From KnowledgeTree Document Management Made Simple

Jump to: navigation, search

All widgets and validators go through a defined lifecycle as part of a form. This lifecycle can span multiple requests, and occur in different places within the system. It is important that widget developers understand most of this, so that their contributions can behave like other widgets as far as possible.

You may also want to review the "Creating New Widgets" guide.
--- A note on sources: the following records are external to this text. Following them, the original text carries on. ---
===== src/rtl/vend_controller.sv =====
// Vending sequencer: accumulates coin credit, checks it against the selected
// item price, pulses dispense and returns change through a valid/ack handshake.
// Every output comes straight from a register, so each response shows up in
// the cycle after the edge that sampled the strobe.
module vend_controller #(
    parameter logic [3:0] PRICE0  = 4'd10,
    parameter logic [3:0] PRICE1  = 4'd7,
    parameter logic [3:0] PRICE2  = 4'd12,
    parameter logic [3:0] PRICE3  = 4'd15,
    parameter int         TIMEOUT = 16
) (
    input  logic       clk,
    input  logic       rst,
    input  logic       coin_valid,
    input  logic [1:0] coin_type,
    input  logic       sel_valid,
    input  logic [1:0] sel,
    input  logic       cancel,
    input  logic       change_ack,
    output logic [4:0] paid,
    output logic       busy,
    output logic       dispense,
    output logic [1:0] item_out,
    output logic       insufficient,
    output logic       coin_reject,
    output logic       change_valid,
    output logic [4:0] change_amt
);

    typedef enum logic [1:0] {
        IDLE     = 2'd0,
        COLLECT  = 2'd1,
        DISPENSE = 2'd2,
        CHANGE   = 2'd3
    } state_t;

    // Wide enough to hold TIMEOUT-1, the last idle count before refunding.
    localparam int CW = $clog2(TIMEOUT + 1);

    // Packed lookup tables, unpacked below into per-index entries.
    localparam logic [15:0] PRICE_TABLE = {PRICE3, PRICE2, PRICE1, PRICE0};
    localparam logic [19:0] COIN_TABLE  = {5'd10, 5'd5, 5'd2, 5'd1};

    logic [3:0] price_tbl [4];
    logic [4:0] coin_tbl  [4];

    genvar gi;
    generate
        for (gi = 0; gi < 4; gi++) begin : g_tables
            assign price_tbl[gi] = PRICE_TABLE[gi*4 +: 4];
            assign coin_tbl[gi]  = COIN_TABLE[gi*5 +: 5];
        end
    endgenerate

    state_t        state_reg, state_next;
    logic [4:0]    paid_reg, paid_next;
    logic [CW-1:0] idle_cnt_reg, idle_cnt_next;
    logic [3:0]    price_reg, price_next;
    logic          busy_reg, busy_next;
    logic          dispense_reg, dispense_next;
    logic [1:0]    item_reg, item_next;
    logic          insufficient_reg, insufficient_next;
    logic          coin_reject_reg, coin_reject_next;
    logic          change_valid_reg, change_valid_next;
    logic [4:0]    change_amt_reg, change_amt_next;

    logic [4:0] coin_value;
    logic [5:0] coin_sum;
    logic [4:0] sel_price;
    logic       sel_ok;
    logic       any_strobe;
    logic       timeout_hit;
    logic [4:0] dispense_change;

    // Datapath helpers shared by the next-state logic.
    assign coin_value      = coin_tbl[coin_type];
    // Six bits so a sum above 31 is detected instead of wrapping.
    assign coin_sum        = {1'b0, paid_reg} + {1'b0, coin_value};
    assign sel_price       = {1'b0, price_tbl[sel]};
    assign sel_ok          = (paid_reg >= sel_price);
    assign any_strobe      = coin_valid | sel_valid | cancel;
    // The idle cycle that would bring the count to TIMEOUT triggers the refund.
    assign timeout_hit     = (idle_cnt_reg == CW'(TIMEOUT - 1)) && !any_strobe;
    // Only evaluated in DISPENSE, where paid_reg >= price_reg always holds.
    assign dispense_change = paid_reg - {1'b0, price_reg};

    // Next-state and next-output logic for all four states.
    always_comb begin
        state_next        = state_reg;
        paid_next         = paid_reg;
        idle_cnt_next     = idle_cnt_reg;
        price_next        = price_reg;
        dispense_next     = 1'b0;
        item_next         = 2'd0;
        insufficient_next = 1'b0;
        coin_reject_next  = 1'b0;
        change_valid_next = change_valid_reg;
        change_amt_next   = change_amt_reg;

        unique case (state_reg)
            IDLE: begin
                idle_cnt_next = '0;
                if (coin_valid) begin
                    // A single coin can never exceed 31, so it is always taken.
                    paid_next  = coin_value;
                    state_next = COLLECT;
                end
                if (sel_valid) begin
                    insufficient_next = 1'b1;
                end
            end

            COLLECT: begin
                if (cancel) begin
                    // A coin offered alongside cancel is not credited.
                    coin_reject_next  = coin_valid;
                    change_amt_next   = paid_reg;
                    change_valid_next = 1'b1;
                    paid_next         = 5'd0;
                    idle_cnt_next     = '0;
                    state_next        = CHANGE;
                end else if (sel_valid) begin
                    coin_reject_next = coin_valid;
                    idle_cnt_next    = '0;
                    if (sel_ok) begin
                        price_next    = price_tbl[sel];
                        dispense_next = 1'b1;
                        item_next     = sel;
                        state_next    = DISPENSE;
                    end else begin
                        insufficient_next = 1'b1;
                    end
                end else if (coin_valid) begin
                    idle_cnt_next = '0;
                    if (coin_sum[5]) begin
                        coin_reject_next = 1'b1;
                    end else begin
                        paid_next = coin_sum[4:0];
                    end
                end else if (timeout_hit) begin
                    change_amt_next   = paid_reg;
                    change_valid_next = 1'b1;
                    paid_next         = 5'd0;
                    idle_cnt_next     = '0;
                    state_next        = CHANGE;
                end else begin
                    idle_cnt_next = idle_cnt_reg + 1'b1;
                end
            end

            DISPENSE: begin
                coin_reject_next = coin_valid;
                change_amt_next  = dispense_change;
                paid_next        = 5'd0;
                if (dispense_change != 5'd0) begin
                    change_valid_next = 1'b1;
                    state_next        = CHANGE;
                end else begin
                    change_valid_next = 1'b0;
                    state_next        = IDLE;
                end
            end

            CHANGE: begin
                coin_reject_next = coin_valid;
                if (change_ack) begin
                    change_valid_next = 1'b0;
                    change_amt_next   = 5'd0;
                    state_next        = IDLE;
                end
            end

            default: begin
                state_next = IDLE;
            end
        endcase

        busy_next = (state_next == DISPENSE) || (state_next == CHANGE);
    end

    // State and output registers; reset discards any credit outright.
    always_ff @(posedge clk) begin
        if (rst) begin
            state_reg        <= IDLE;
            paid_reg         <= 5'd0;
            idle_cnt_reg     <= '0;
            price_reg        <= 4'd0;
            busy_reg         <= 1'b0;
            dispense_reg     <= 1'b0;
            item_reg         <= 2'd0;
            insufficient_reg <= 1'b0;
            coin_reject_reg  <= 1'b0;
            change_valid_reg <= 1'b0;
            change_amt_reg   <= 5'd0;
        end else begin
            state_reg        <= state_next;
            paid_reg         <= paid_next;
            idle_cnt_reg     <= idle_cnt_next;
            price_reg        <= price_next;
            busy_reg         <= busy_next;
            dispense_reg     <= dispense_next;
            item_reg         <= item_next;
            insufficient_reg <= insufficient_next;
            coin_reject_reg  <= coin_reject_next;
            change_valid_reg <= change_valid_next;
            change_amt_reg   <= change_amt_next;
        end
    end

    assign paid         = paid_reg;
    assign busy         = busy_reg;
    assign dispense     = dispense_reg;
    assign item_out     = item_reg;
    assign insufficient = insufficient_reg;
    assign coin_reject  = coin_reject_reg;
    assign change_valid = change_valid_reg;
    assign change_amt   = change_amt_reg;

endmodule

===== config.mk =====
export PLATFORM = sky130hd
export DESIGN_NAME = vend_controller
export DESIGN_NICKNAME = d
export VERILOG_FILES = /design/src/rtl/vend_controller.sv
export SDC_FILE = /design/constraint.sdc
export NUM_CORES = 1
export LEC_CHECK = 0
export BUFFER_PORTS_ARGS = -buffer_cell sky130_fd_sc_hd__buf_2
export CAP_MARGIN = 20
export CORE_ASPECT_RATIO = 0.9
export CORE_MARGIN = 2
export CORE_UTILIZATION = 46
export DETAILED_ROUTE_END_ITERATION = 12
export PLACE_DENSITY_LB_ADDON = 0.05
export RECOVER_POWER = 25
export SETUP_SLACK_MARGIN = 0.5
export SLEW_MARGIN = 20
export SYNTH_ARGS = -nofsm -noshare
export SYNTH_HDL_FRONTEND = slang
export SYNTH_SLANG_ARGS = --single-unit
export TNS_END_PERCENT = 100

===== constraint.sdc =====
create_clock -name clk -period 2.1 [get_ports clk]
set_input_delay 0.525 -clock clk [delete_from_list [all_inputs] [get_ports clk]]
set_output_delay 0.525 -clock clk [all_outputs]
set_load 0.005 [all_outputs]

==> key figures <==
CTS
  • CTS tree: done
  • Root Driver: clkbuf_8
  • Clk_lat worst skew: 290 ps
  • CTS sink count: 28
  • CTS Buf Count: 3
  • Worst-path clk slew: 100 ps
  • H-tree levels: 1
  • Hold-fix buffers, CTS: 0
  • Clock buffer depth: 2

Global routing
  • Overflow after GRT: 0
  • Number of global-route vias before repair: ~1,800
  • Largest net degree at the start of global routing: 21
  • Antenna violations before repair: 0
  • GR Layer Usage met1: 0.283
  • Met3 Usage GRT: 0.0432
  • First-pass GRT wire length: 8280 microns
  • Total GRT Usage: 0.236
  • GR Util met2: 0.429
  • GRT Max-Usage Layer: met2

Cells and area
  • Commonest cells after routing, fill and taps aside: buf_4, nor2_1, buf_2, dfxtp_1, buf_6
  • Layout cells sized above 1: 0.535
  • NumNets Final: about 300
  • Ant diodes: 0
  • Post-layout util: 0.757
  • Area Growth Syn to Fin: 57.2%
  • Most common cell after layout, fill and taps aside: buf_4

Synth
  • FFs w/ async S/R, synth: 0
  • Post-synthesis sequential area ratio: 0.312
  • Syn nets: about 240
  • Yosys warns: 0
  • Syn Inst Count: roughly 210
  • Synth unique cells: 47
  • Primary FF master, synth: dfxtp_1
  • Post-synth EDFFs: 0
  • Avg Cell Area, Syn: 8.60 sq um
  • Yosys reg bits: 28
  • Mapped Area: 1800 sq um

Timing
  • Hold WS: 491 ps
  • Max Slew Vio Count: 0
  • Hold Fails Final Rpt: 0
  • Skew final: 3.09 ps
  • Setup violators final: 0
  • Fmax: 496 MHz
  • Max transition margin: 0.669
  • RSZ-0062 raised after global routing: yes
  • Period utilization: 0.961
  • Final min period: about 2000 ps
  • Final setup TNS: 0 ps
  • Worst-Margin Slew: 497 ps

Floorplanning
  • Die width: 69.9 microns
  • Die Y: 63.3 microns
  • Core Area: 3730 sq um
  • Die Area: 4420 sq um
  • Initial core utilization: 0.482
  • I/O Pins: 27
  • Placement Rows: 21

Worst setup path
  • Crit Path Class: reg -> reg
  • RR Startpoint: paid[0]
  • Critical-path cell list: inv_4, ha_4, inv_2, fa_2, a211oi_2, nor2_2, xnor2_1, o41ai_2, buf_4, a221oi_2
  • Reg2reg setup slack: 80 ps
  • Crit. Startpoint: paid[0]
  • Worst-path maximum fanout: 4
  • Crit Reg-Reg Endpoint: state_reg[1]
  • CP Data Required Time: 2290 ps
  • Crit. End Element: flop
  • CP Capture Point: state_reg[1]
  • Arrival time worst endpoint: roughly 2200 ps
  • Crit start category: flop
  • R2R cell count: 10
  • Crit path largest cell delay: roughly 360 ps
  • Critical-path top delay cell: fa_2

Place
  • RePlAce Congestion: 0.919
  • Count of input and output buffers: 26
  • Post-DP HPWL: between 3000 and 4000 microns

Power and ir drop
  • Clock power frac: 0.106
  • Pwr Density: between 1000 and 1500 nW/um^2
  • Logic pwr share: 0.670
  • Internal power: 2150 uW
  • Leakage Power: 0.00120 uW
  • Register share of total power: 0.224
  • Final Power: between 3000 and 4000 uW
  • Net Sw Frac: 0.421
  • Sw Pwr: 1570 uW
  • Peak supply drop: 0.000999 V

Routing
  • DR pass1 iterations: 4
  • Wire per inst: 16.3 microns
  • Initial DRC count: between 70 and 80
  • Via/cell ratio: 5.64
  • Via count: approximately 1,800
  • # DRC: 0
  • Routed WL: 5200 microns
  • Routed Antenna Nets: 0

Run status
  • Run status: complete, no violations

Flow run
  • Max Cap Viol: 0

Hold path
  • Worst Hold Class: reg -> reg
## synthesized netlist by cell type (all sizes together), types with 4 or more instances
cell	count	area, sq um
nand2	14	52.6
a21oi	15	75.1
nor2	29	109
clkbuf	7	27.5
inv	12	45.0
dfxtp	28	561
nor3	4	20.0
o21ai	4	20.0
a31oi	4	25.0
a211oi	9	72.6
nor2b	8	50.1
nor3b	7	52.6
xor2	4	35.0
nand3	4	20.0
ha	18	225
  1. Creation: The widget is created via a factory call on the form. The Widget object is instantiated, and the "configure($aOptions)" method is called with the parameters passed through.
  2. The form is rendered. This triggers a series of actions:
    1. the forms code checks to see if there is old request data available for this form so that it can identify any errors or default values.
    2. for each widget the form calls
      1. $widget->wrapName('data') - this causes the "name" variable on a widget to change. Essentially, it is saying "when you return information about this widget from the form, please make sure it is in the following array". So, if you had a widget with a name of "var1", wrapName('data') would be telling the widget to use the name "data[var1]" as the HTML input's "name" attribute. Note: the original value of the "name" attribute is still available as the "basename" attribute.
      2. $widget->setdefault($default) - this uses either the widget's current default (if no old value is available) or the output that $widget->process($data) gave during the previous request (e.g. before validation)
      3. $widget->setErrors($errors) for any errors that were generated during a previous run
    3. the widget is rendered. To do so, the system calls $widget->render()
      1. which calls $widget->getWidget(). This includes a number of different inputs (var1 and var2) which the template refers to as "{$name}[var1]" and "{$name}[var2]"
    4. all the widgets are output to the user.
  3. the form is validated
    1. the widget's "process($data)" method is called with the contents of $_REQUEST['data']. This is an array, and the widget should be able to get the value of any inputs it had in it. If it used the "name" variable correctly, these will be something like $data[$basename]['var1'] and $data[$basename]['var2']. These values should be processed into the same format as the widgets "value" parameter
    2. the widget's getValidators() method is called, to get a list of mandatory validators
    3. these are then run.
    4. the output of process($data) is stored internally, in case the form validation failed.
    5. all of this returns an array of "results" => array(), "errors" => array()
  4. the calling dispatcher / code checks the validation, performs any additional validation, and the either (a) calls the form's handleError() method or (b) processes the data and moves on. handleError causes the user to be bounced back to the "fail_action" set on the form.